Increased expression of acetylcholinesterase T and R transcripts during hematopoietic differentiation is accompanied by parallel elevations in the levels of their respective molecular forms.

Differentiation of hematopoietic cells is known to be accompanied by profound changes in acetylcholinesterase (AChE) enzyme activity, yet the basic mechanisms underlying this developmental regulation remain unknown. We initiated a series of experiments to examine the molecular mechanisms involved in regulating AChE expression during hematopoiesis. Differentiation of murine erythroleukemia (MEL) cells using dimethyl sulfoxide resulted in a 5- and 10-fold increase in intracellular and secreted AChE enzyme activity, respectively.

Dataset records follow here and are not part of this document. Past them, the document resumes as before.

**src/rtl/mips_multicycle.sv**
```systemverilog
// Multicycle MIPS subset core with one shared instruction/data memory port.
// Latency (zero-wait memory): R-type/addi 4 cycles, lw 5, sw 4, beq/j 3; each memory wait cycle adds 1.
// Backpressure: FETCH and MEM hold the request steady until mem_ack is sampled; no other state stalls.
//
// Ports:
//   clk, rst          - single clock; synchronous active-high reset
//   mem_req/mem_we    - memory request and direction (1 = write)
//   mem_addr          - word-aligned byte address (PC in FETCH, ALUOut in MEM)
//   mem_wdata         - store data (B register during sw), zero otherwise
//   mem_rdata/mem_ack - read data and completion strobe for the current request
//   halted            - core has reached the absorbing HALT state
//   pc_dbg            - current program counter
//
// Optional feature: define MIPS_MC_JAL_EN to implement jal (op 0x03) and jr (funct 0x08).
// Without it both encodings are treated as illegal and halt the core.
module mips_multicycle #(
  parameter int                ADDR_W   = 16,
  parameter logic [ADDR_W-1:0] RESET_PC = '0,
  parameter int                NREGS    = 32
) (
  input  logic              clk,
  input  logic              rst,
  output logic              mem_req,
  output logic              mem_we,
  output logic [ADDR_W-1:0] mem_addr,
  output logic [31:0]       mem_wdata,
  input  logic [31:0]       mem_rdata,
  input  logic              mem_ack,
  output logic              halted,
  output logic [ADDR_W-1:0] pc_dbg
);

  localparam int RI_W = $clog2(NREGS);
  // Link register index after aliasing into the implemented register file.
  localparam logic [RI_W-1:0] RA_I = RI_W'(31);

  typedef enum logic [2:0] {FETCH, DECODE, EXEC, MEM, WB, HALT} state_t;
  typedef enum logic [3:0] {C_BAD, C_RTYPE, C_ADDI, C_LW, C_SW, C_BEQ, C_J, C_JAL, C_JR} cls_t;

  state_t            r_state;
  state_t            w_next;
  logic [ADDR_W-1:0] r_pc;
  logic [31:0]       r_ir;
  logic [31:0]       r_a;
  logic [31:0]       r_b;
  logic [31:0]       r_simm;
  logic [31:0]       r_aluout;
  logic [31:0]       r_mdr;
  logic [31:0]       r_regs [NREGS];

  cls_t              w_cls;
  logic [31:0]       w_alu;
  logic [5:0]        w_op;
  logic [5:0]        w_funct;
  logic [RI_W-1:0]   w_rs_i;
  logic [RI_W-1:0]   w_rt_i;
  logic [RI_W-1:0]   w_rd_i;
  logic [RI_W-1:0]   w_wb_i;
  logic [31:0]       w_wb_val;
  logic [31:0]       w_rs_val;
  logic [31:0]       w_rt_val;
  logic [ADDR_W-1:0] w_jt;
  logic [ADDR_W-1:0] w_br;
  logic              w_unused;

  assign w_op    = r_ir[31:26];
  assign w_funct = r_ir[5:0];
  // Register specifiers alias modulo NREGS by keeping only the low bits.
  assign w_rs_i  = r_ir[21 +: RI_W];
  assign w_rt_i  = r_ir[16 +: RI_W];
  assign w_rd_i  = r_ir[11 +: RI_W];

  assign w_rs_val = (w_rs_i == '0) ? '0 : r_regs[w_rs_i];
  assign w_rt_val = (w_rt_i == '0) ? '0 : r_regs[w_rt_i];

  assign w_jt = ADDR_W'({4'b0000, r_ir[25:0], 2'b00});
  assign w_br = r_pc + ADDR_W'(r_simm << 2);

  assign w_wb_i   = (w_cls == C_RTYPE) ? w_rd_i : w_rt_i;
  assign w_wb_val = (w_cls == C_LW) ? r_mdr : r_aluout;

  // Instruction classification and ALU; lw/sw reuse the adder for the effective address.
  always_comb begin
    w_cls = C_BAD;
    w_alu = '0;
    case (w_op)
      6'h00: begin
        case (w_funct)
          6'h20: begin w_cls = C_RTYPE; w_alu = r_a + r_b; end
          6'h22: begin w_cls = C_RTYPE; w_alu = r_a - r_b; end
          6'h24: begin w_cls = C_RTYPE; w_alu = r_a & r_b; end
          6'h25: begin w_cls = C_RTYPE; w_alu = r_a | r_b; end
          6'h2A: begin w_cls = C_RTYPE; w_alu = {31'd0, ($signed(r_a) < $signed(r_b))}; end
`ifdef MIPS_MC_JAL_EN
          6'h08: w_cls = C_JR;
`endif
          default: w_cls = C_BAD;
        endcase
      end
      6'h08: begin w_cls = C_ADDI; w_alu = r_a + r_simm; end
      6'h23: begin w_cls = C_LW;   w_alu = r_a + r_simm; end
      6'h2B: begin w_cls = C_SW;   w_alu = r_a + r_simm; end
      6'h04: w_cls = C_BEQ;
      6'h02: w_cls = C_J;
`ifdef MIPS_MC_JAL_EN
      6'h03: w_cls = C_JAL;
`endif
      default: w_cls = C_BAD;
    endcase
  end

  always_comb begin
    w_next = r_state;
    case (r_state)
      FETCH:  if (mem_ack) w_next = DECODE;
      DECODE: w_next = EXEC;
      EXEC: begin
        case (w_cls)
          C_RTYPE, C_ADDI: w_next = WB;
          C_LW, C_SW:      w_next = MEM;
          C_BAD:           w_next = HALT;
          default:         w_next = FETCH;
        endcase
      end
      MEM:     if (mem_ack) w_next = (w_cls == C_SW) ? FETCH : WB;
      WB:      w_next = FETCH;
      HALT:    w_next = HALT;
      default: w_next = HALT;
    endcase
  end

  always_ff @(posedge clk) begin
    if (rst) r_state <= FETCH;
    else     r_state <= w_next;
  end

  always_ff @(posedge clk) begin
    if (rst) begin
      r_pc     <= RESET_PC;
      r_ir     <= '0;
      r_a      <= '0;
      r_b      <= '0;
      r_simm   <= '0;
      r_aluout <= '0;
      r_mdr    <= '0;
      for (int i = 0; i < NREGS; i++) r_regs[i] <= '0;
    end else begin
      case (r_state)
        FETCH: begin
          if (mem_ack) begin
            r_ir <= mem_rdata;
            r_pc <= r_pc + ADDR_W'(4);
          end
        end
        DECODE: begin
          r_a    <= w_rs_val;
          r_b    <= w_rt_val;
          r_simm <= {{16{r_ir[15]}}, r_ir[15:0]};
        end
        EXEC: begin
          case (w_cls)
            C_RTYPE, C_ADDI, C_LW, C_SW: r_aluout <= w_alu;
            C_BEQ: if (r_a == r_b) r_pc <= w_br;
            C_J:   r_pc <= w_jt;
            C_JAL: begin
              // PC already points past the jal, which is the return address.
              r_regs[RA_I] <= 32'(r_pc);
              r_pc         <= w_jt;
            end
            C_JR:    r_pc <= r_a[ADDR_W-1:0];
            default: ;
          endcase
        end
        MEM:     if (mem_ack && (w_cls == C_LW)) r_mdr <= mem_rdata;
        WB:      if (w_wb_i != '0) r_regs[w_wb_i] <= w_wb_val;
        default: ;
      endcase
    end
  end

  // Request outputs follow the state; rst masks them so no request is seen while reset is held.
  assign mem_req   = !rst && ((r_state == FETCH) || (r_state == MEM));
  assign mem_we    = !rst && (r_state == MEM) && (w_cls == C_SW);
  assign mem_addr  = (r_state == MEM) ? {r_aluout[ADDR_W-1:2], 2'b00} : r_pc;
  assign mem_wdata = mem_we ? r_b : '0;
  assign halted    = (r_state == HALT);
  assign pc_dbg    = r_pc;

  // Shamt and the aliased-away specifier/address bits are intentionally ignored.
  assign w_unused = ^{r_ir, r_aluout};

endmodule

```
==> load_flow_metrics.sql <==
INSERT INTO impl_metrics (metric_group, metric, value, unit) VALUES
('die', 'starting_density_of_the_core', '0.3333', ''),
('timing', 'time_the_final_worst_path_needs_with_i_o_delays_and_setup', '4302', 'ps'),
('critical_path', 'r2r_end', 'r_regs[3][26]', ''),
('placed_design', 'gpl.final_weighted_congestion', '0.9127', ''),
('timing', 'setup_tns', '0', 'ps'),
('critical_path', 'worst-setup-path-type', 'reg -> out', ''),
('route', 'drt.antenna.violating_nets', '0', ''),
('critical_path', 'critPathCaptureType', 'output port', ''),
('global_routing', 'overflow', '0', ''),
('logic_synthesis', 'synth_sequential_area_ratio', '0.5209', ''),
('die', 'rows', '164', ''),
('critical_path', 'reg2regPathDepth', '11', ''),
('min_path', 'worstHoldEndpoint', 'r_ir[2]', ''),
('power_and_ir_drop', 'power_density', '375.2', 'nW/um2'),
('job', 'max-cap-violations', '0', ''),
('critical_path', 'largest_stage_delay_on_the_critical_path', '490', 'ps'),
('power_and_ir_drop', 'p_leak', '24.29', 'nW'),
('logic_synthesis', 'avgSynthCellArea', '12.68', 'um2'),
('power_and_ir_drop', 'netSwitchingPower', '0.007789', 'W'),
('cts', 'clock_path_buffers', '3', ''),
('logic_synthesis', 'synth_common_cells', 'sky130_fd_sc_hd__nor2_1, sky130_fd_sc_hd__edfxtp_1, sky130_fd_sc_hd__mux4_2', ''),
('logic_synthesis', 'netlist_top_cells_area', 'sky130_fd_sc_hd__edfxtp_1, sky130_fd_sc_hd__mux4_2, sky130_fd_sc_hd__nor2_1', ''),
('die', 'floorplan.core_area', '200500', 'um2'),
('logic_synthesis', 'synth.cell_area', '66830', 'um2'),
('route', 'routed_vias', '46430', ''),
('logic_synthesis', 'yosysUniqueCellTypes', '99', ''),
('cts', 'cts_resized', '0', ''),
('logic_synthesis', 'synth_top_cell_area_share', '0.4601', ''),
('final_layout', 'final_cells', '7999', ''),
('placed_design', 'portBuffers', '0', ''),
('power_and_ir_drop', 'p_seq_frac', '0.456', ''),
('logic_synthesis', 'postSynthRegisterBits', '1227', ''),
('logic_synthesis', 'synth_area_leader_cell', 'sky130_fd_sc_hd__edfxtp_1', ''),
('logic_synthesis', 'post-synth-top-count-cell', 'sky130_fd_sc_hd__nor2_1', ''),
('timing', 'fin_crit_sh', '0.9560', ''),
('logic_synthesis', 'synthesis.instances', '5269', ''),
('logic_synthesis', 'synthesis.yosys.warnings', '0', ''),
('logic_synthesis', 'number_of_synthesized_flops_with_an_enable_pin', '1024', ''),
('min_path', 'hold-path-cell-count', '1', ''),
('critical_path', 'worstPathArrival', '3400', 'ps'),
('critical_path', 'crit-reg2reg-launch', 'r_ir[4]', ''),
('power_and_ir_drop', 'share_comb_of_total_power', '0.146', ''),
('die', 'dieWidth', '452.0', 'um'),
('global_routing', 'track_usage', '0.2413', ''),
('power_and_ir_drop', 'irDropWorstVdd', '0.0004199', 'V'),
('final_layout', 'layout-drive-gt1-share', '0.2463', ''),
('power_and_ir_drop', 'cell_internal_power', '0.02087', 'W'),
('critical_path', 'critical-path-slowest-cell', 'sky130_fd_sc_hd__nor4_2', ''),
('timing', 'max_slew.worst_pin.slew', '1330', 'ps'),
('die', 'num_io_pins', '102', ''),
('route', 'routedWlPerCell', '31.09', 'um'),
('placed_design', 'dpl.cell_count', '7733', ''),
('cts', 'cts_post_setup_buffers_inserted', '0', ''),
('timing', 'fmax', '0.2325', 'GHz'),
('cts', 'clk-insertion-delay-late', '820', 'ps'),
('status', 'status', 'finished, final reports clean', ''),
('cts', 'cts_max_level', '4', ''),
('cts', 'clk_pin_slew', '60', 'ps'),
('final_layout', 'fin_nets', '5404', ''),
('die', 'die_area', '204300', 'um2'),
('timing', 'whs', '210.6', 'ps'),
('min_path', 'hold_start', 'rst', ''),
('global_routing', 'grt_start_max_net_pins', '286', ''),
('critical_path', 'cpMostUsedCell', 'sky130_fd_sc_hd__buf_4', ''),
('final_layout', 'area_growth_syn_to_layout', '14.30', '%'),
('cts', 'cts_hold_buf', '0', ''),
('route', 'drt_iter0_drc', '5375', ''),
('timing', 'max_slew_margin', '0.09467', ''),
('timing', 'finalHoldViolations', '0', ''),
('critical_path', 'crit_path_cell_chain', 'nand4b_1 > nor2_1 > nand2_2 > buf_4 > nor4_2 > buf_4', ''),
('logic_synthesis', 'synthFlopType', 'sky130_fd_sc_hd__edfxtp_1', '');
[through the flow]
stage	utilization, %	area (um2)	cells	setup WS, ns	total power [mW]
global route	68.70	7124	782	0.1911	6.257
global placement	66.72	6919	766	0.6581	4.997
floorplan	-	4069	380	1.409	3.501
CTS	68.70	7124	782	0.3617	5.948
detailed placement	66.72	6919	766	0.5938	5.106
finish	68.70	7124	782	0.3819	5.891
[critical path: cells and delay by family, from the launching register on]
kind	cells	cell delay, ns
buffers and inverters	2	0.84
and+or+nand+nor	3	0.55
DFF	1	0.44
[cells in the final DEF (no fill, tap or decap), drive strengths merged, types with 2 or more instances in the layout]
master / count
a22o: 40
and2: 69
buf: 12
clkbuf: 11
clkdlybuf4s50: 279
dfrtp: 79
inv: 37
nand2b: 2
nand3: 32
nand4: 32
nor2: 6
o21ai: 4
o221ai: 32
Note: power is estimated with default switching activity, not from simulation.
$ cat config.mk
export PLATFORM = sky130hd
export DESIGN_NAME = rf_writeback_arbiter
export DESIGN_NICKNAME = d
export VERILOG_FILES = /design/src/rtl/rf_wb_pkg.sv /design/src/rtl/rf_wb_fifo.sv /design/src/rtl/rf_writeback_arbiter.sv
export SDC_FILE = /design/constraint.sdc
export NUM_CORES = 1
export LEC_CHECK = 0
export CAP_MARGIN = 20
export CORE_MARGIN = 5
export CORE_UTILIZATION = 30
export CTS_CLUSTER_DIAMETER = 200
export DETAILED_ROUTE_END_ITERATION = 8
export GPL_TIMING_DRIVEN = 0
export HOLD_SLACK_MARGIN = 0.06
export PLACE_DENSITY_LB_ADDON = 0.3
export SLEW_MARGIN = 40
export SYNTH_ARGS = -nofsm -noshare
export SYNTH_HDL_FRONTEND = slang
export SYNTH_SLANG_ARGS = --single-unit
$ cat constraint.sdc
create_clock -name clk -period 28.5 [get_ports clk]
set_clock_uncertainty 0.15 [all_clocks]
set_input_delay 8.55 -clock clk [delete_from_list [all_inputs] [get_ports clk]]
set_output_delay 8.55 -clock clk [all_outputs]
set_load 0.03 [all_outputs]
$ cat src/rtl/rf_wb_pkg.sv
// Shared types and default sizing for the register-file writeback arbiter.
package rf_wb_pkg;

    localparam int unsigned DEF_DATA_WIDTH    = 32;
    localparam int unsigned DEF_ADDRESS_WIDTH = 5;
    localparam int unsigned DEF_NUM_REGS      = 32;
    localparam int unsigned DEF_FIFO_DEPTH    = 2;
    localparam int unsigned DEF_STARVE_LIMIT  = 3;

    typedef enum logic [1:0] {
        WB_NONE,
        WB_ALU,
        WB_LD
    } wb_src_e;

    typedef struct packed {
        logic [DEF_ADDRESS_WIDTH-1:0] dest;
        logic [DEF_DATA_WIDTH-1:0]    data;
    } wb_req_t;

endpackage

$ cat src/rtl/rf_wb_fifo.sv
// Small synchronous FIFO of writeback requests; head is read combinationally.
module rf_wb_fifo
    import rf_wb_pkg::*;
#(
    parameter int unsigned DEPTH = DEF_FIFO_DEPTH
) (
    input  logic    clk,
    input  logic    rst,
    input  logic    push,
    input  logic    pop,
    input  wb_req_t push_data,
    output wb_req_t head,
    output logic    full,
    output logic    empty
);

    localparam int unsigned PW = $clog2(DEPTH);
    localparam int unsigned CW = $clog2(DEPTH + 1);

    wb_req_t         mem_q [DEPTH];
    logic [PW-1:0]   wr_ptr_q;
    logic [PW-1:0]   rd_ptr_q;
    logic [CW-1:0]   count_q;
    logic            push_ok;
    logic            pop_ok;

    // A pop frees its slot in the same cycle, so push on full is legal alongside it.
    assign pop_ok  = pop & ~empty;
    assign push_ok = push & (~full | pop_ok);
    assign full    = (count_q == CW'(DEPTH));
    assign empty   = (count_q == '0);
    assign head    = mem_q[rd_ptr_q];

    always_ff @(posedge clk) begin
        if (push_ok) begin
            mem_q[wr_ptr_q] <= push_data;
        end
    end

    always_ff @(posedge clk) begin
        if (rst) begin
            wr_ptr_q <= '0;
            rd_ptr_q <= '0;
            count_q  <= '0;
        end else begin
            if (push_ok) wr_ptr_q <= wr_ptr_q + PW'(1);
            if (pop_ok)  rd_ptr_q <= rd_ptr_q + PW'(1);
            case ({push_ok, pop_ok})
                2'b10:   count_q <= count_q + CW'(1);
                2'b01:   count_q <= count_q - CW'(1);
                default: count_q <= count_q;
            endcase
        end
    end

endmodule

$ cat src/rtl/rf_writeback_arbiter.sv
// Arbitrates the single register-file write port between ALU results and returned loads,
// with a pending-load scoreboard for decode hazard stalls.
module rf_writeback_arbiter
    import rf_wb_pkg::*;
#(
    parameter int unsigned DATA_WIDTH    = DEF_DATA_WIDTH,
    parameter int unsigned ADDRESS_WIDTH = DEF_ADDRESS_WIDTH,
    parameter int unsigned NUM_REGS      = DEF_NUM_REGS,
    parameter int unsigned FIFO_DEPTH    = DEF_FIFO_DEPTH,
    parameter int unsigned STARVE_LIMIT  = DEF_STARVE_LIMIT
) (
    input  logic                             clk,
    input  logic                             rst,
    input  logic                             alu_valid,
    input  logic [ADDRESS_WIDTH-1:0]         alu_dest,
    input  logic [DATA_WIDTH-1:0]            alu_data,
    output logic                             alu_ready,
    input  logic                             ld_issue,
    input  logic [ADDRESS_WIDTH-1:0]         ld_issue_dest,
    output logic                             ld_issue_ready,
    input  logic                             ld_valid,
    input  logic [ADDRESS_WIDTH-1:0]         ld_dest,
    input  logic [DATA_WIDTH-1:0]            ld_data,
    output logic                             ld_ready,
    input  logic [ADDRESS_WIDTH-1:0]         rd_addr1,
    input  logic [ADDRESS_WIDTH-1:0]         rd_addr2,
    output logic                             hazard_stall,
    output logic                             rg_wrt_en,
    output logic [ADDRESS_WIDTH-1:0]         rg_wrt_dest,
    output logic [DATA_WIDTH-1:0]            rg_wrt_data,
    output logic [$clog2(NUM_REGS+1)-1:0]    pend_count
);

    localparam int unsigned SW  = $clog2(STARVE_LIMIT + 1);
    localparam int unsigned PCW = $clog2(NUM_REGS + 1);

    wb_src_e                 grant;
    wb_req_t                 ld_req;
    wb_req_t                 head;
    logic                    fifo_full;
    logic                    fifo_empty;
    logic                    alu_elig;
    logic                    ld_push;
    logic [NUM_REGS-1:0]     pending_q, pending_d;
    logic [SW-1:0]           starve_q, starve_d;
    logic                    wr_en_q, wr_en_d;
    logic [ADDRESS_WIDTH-1:0] wr_dest_q, wr_dest_d;
    logic [DATA_WIDTH-1:0]   wr_data_q, wr_data_d;
    logic [PCW-1:0]          pend_count_q, pend_count_d;

    assign ld_req.dest = ld_dest;
    assign ld_req.data = ld_data;
    assign ld_push     = ld_valid & ld_ready;

    rf_wb_fifo #(
        .DEPTH (FIFO_DEPTH)
    ) u_fifo (
        .clk       (clk),
        .rst       (rst),
        .push      (ld_push),
        .pop       (grant == WB_LD),
        .push_data (ld_req),
        .head      (head),
        .full      (fifo_full),
        .empty     (fifo_empty)
    );

    // Grant: a full or starved FIFO beats the ALU; an ALU write to a pending reg must wait.
    always_comb begin
        alu_elig = alu_valid & ~pending_q[alu_dest];
        grant    = WB_NONE;
        if (!rst) begin
            if (!fifo_empty && (fifo_full || starve_q == SW'(STARVE_LIMIT) || !alu_elig)) begin
                grant = WB_LD;
            end else if (alu_elig) begin
                grant = WB_ALU;
            end
        end
    end

    assign alu_ready      = (grant == WB_ALU);
    assign ld_ready       = ~rst & (~fifo_full | (grant == WB_LD));
    assign ld_issue_ready = ~rst & ~pending_q[ld_issue_dest];
    assign hazard_stall   = ((rd_addr1 != '0) & pending_q[rd_addr1]) |
                            ((rd_addr2 != '0) & pending_q[rd_addr2]);

    always_comb begin
        starve_d     = '0;
        pending_d    = pending_q;
        wr_en_d      = 1'b0;
        wr_dest_d    = wr_dest_q;
        wr_data_d    = wr_data_q;
        pend_count_d = '0;

        if (!fifo_empty && grant != WB_LD) begin
            starve_d = starve_q + SW'(1);
        end

        case (grant)
            WB_LD: begin
                pending_d[head.dest] = 1'b0;
                wr_en_d   = (head.dest != '0);
                wr_dest_d = head.dest;
                wr_data_d = head.data;
            end
            WB_ALU: begin
                wr_en_d   = (alu_dest != '0);
                wr_dest_d = alu_dest;
                wr_data_d = alu_data;
            end
            default: ;
        endcase

        // Set after clear so a same-cycle reservation survives the retiring load.
        if (ld_issue && ld_issue_ready && ld_issue_dest != '0) begin
            pending_d[ld_issue_dest] = 1'b1;
        end

        for (int i = 0; i < NUM_REGS; i++) begin
            pend_count_d = pend_count_d + PCW'(pending_d[i]);
        end
    end

    always_ff @(posedge clk) begin
        if (rst) begin
            pending_q    <= '0;
            starve_q     <= '0;
            wr_en_q      <= 1'b0;
            wr_dest_q    <= '0;
            wr_data_q    <= '0;
            pend_count_q <= '0;
        end else begin
            pending_q    <= pending_d;
            starve_q     <= starve_d;
            wr_en_q      <= wr_en_d;
            wr_dest_q    <= wr_dest_d;
            wr_data_q    <= wr_data_d;
            pend_count_q <= pend_count_d;
        end
    end

    assign rg_wrt_en   = wr_en_q;
    assign rg_wrt_dest = wr_dest_q;
    assign rg_wrt_data = wr_data_q;
    assign pend_count  = pend_count_q;

endmodule
[src/rtl/acq_sched.sv]
// Round-robin scheduler sharing one start/DONE counter engine among NREQ requesters.
//
// Handshakes:
//   Requester side: REQ is a level request. A one-hot GNT is raised in ARB and
//   held through SETUP/START/RUN; it drops on GAP entry. Every granted burst
//   ends with exactly one 1-cycle ACK to the granted requester (normal end,
//   timeout or zero length). REQ may drop while granted; the burst still
//   completes. REQ_DLEN is sampled once, in ARB.
//   Engine side: ENG_DLEN is stable SETUP_CYC cycles before ENG_START rises.
//   ENG_START is a level held in START until ENG_DONE is seen low, then
//   dropped. The burst is complete when ENG_DONE is seen high again in RUN.
//   ENG_START stays low for GAP_CYC cycles before the next burst.
module acq_sched
  import acq_sched_pkg::*;
#(
  parameter int NREQ      = 4,
  parameter int DW        = 32,
  parameter int SETUP_CYC = 3,
  parameter int GAP_CYC   = 4,
  parameter int TMO_CYC   = 64
) (
  input  logic                 CLK,
  input  logic                 RST,
  input  logic [NREQ-1:0]      REQ,
  input  logic [NREQ*DW-1:0]   REQ_DLEN,
  output logic [NREQ-1:0]      GNT,
  output logic [NREQ-1:0]      ACK,
  output logic                 ENG_START,
  output logic [DW-1:0]        ENG_DLEN,
  input  logic                 ENG_DONE,
  output logic                 BUSY,
  output logic                 ERR,
  output logic [ERR_CNT_W-1:0] ERR_CNT,
  output logic [2:0]           DBG_STATE
);

  // One shared cycle counter covers the SETUP, START-timeout and GAP phases.
  localparam int CMAX_SG = (SETUP_CYC > GAP_CYC) ? SETUP_CYC : GAP_CYC;
  localparam int CMAX    = (CMAX_SG > TMO_CYC) ? CMAX_SG : TMO_CYC;
  localparam int CW      = $clog2(CMAX + 1);

  state_t                r_state;
  state_t                w_next;
  logic [RR_IDX_W-1:0]   r_sel;
  logic [RR_IDX_W-1:0]   r_ptr;
  logic [RR_IDX_W-1:0]   w_pick_idx;
  logic                  w_pick_valid;
  logic [DW-1:0]         r_dlen;
  logic [DW-1:0]         w_sel_len;
  logic [NREQ-1:0]       w_sel_oh;
  logic [NREQ-1:0]       r_ack;
  logic                  r_err;
  logic [ERR_CNT_W-1:0]  r_err_cnt;
  logic [CW-1:0]         r_cnt;
  logic                  w_cnt_run;
  logic                  w_ack_set;
  logic                  w_err_set;
  logic                  w_gnt_on;

  rr_pick #(
    .NREQ (NREQ)
  ) u_rr_pick (
    .i_req   (REQ),
    .i_ptr   (r_ptr),
    .o_idx   (w_pick_idx),
    .o_valid (w_pick_valid)
  );

  assign w_sel_len = REQ_DLEN[int'(r_sel) * DW +: DW];
  assign w_sel_oh  = {{(NREQ-1){1'b0}}, 1'b1} << r_sel;
  assign w_cnt_run = (r_state == S_SETUP) || (r_state == S_START) || (r_state == S_GAP);
  assign w_gnt_on  = (r_state == S_ARB) || (r_state == S_SETUP) ||
                     (r_state == S_START) || (r_state == S_RUN);

  // State register; reset returns to IDLE at once, which also drops ENG_START.
  always_ff @(posedge CLK or posedge RST) begin
    if (RST) begin
      r_state <= S_IDLE;
    end else begin
      r_state <= w_next;
    end
  end

  // Next-state decode plus the end-of-burst ACK/ERR decisions.
  always_comb begin
    w_next    = r_state;
    w_ack_set = 1'b0;
    w_err_set = 1'b0;
    case (r_state)
      S_IDLE: begin
        if (w_pick_valid) begin
          w_next = S_ARB;
        end
      end
      S_ARB: begin
        if (w_sel_len == '0) begin
          // Nothing to acquire: complete immediately with an error, no start.
          w_ack_set = 1'b1;
          w_err_set = 1'b1;
          w_next    = S_GAP;
        end else begin
          w_next = S_SETUP;
        end
      end
      S_SETUP: begin
        if (r_cnt == CW'(SETUP_CYC - 1)) begin
          w_next = S_START;
        end
      end
      S_START: begin
        if (!ENG_DONE) begin
          w_next = S_RUN;
        end else if (r_cnt == CW'(TMO_CYC - 1)) begin
          // Engine never acknowledged the start: abandon the burst.
          w_ack_set = 1'b1;
          w_err_set = 1'b1;
          w_next    = S_GAP;
        end
      end
      S_RUN: begin
        // Burst length is unbounded, so no timeout here.
        if (ENG_DONE) begin
          w_ack_set = 1'b1;
          w_next    = S_GAP;
        end
      end
      S_GAP: begin
        if (r_cnt == CW'(GAP_CYC - 1)) begin
          w_next = S_IDLE;
        end
      end
      default: begin
        w_next = S_IDLE;
      end
    endcase
  end

  // Phase counter: cleared on every state change, counts only in timed phases.
  always_ff @(posedge CLK or posedge RST) begin
    if (RST) begin
      r_cnt <= '0;
    end else if (w_next != r_state) begin
      r_cnt <= '0;
    end else if (w_cnt_run) begin
      r_cnt <= r_cnt + 1'b1;
    end
  end

  // Selection, length latch and round-robin pointer advance.
  always_ff @(posedge CLK or posedge RST) begin
    if (RST) begin
      r_sel  <= '0;
      r_ptr  <= '0;
      r_dlen <= '0;
    end else begin
      if ((r_state == S_IDLE) && w_pick_valid) begin
        r_sel <= w_pick_idx;
      end
      if (r_state == S_ARB) begin
        r_dlen <= w_sel_len;
      end
      if ((w_next == S_GAP) && (r_state != S_GAP)) begin
        r_ptr <= (r_sel == RR_IDX_W'(NREQ - 1)) ? '0 : r_sel + 1'b1;
      end
    end
  end

  // Completion/error pulses and the saturating error count.
  always_ff @(posedge CLK or posedge RST) begin
    if (RST) begin
      r_ack     <= '0;
      r_err     <= 1'b0;
      r_err_cnt <= '0;
    end else begin
      r_ack <= w_ack_set ? w_sel_oh : '0;
      r_err <= w_err_set;
      if (w_err_set && (r_err_cnt != '1)) begin
        r_err_cnt <= r_err_cnt + 1'b1;
      end
    end
  end

  assign GNT       = w_gnt_on ? w_sel_oh : '0;
  assign ACK       = r_ack;
  assign ENG_START = (r_state == S_START);
  assign ENG_DLEN  = r_dlen;
  assign BUSY      = (r_state != S_IDLE);
  assign ERR       = r_err;
  assign ERR_CNT   = r_err_cnt;
  assign DBG_STATE = r_state;

endmodule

Interestingly, these increases resulted from a preferential induction of the globular molecular form G1 and a slight increase in G4 instead of an increase in the levels of the G2 membrane-bound form, a molecular form expressed in mature erythrocytes. Concomitantly, expression of the two predominant AChE transcripts (R and T, for read-through and tail, respectively) in MEL cells was induced to a similar extent with differentiation. Nuclear run-on assays performed with nuclei isolated from induced versus uninduced MEL cells revealed that in contrast to the large increases seen in the transcription of the beta-globin gene, the transcriptional activity of the AChE gene remained largely unaffected after differentiation. Determination of the half-lives of the R and T transcripts demonstrated that they both exhibited an increase in stability in induced MEL cells. Taken together, results from these studies indicate that post-transcriptional regulatory mechanisms account for the increased expression of AChE in differentiated hematopoietic cells.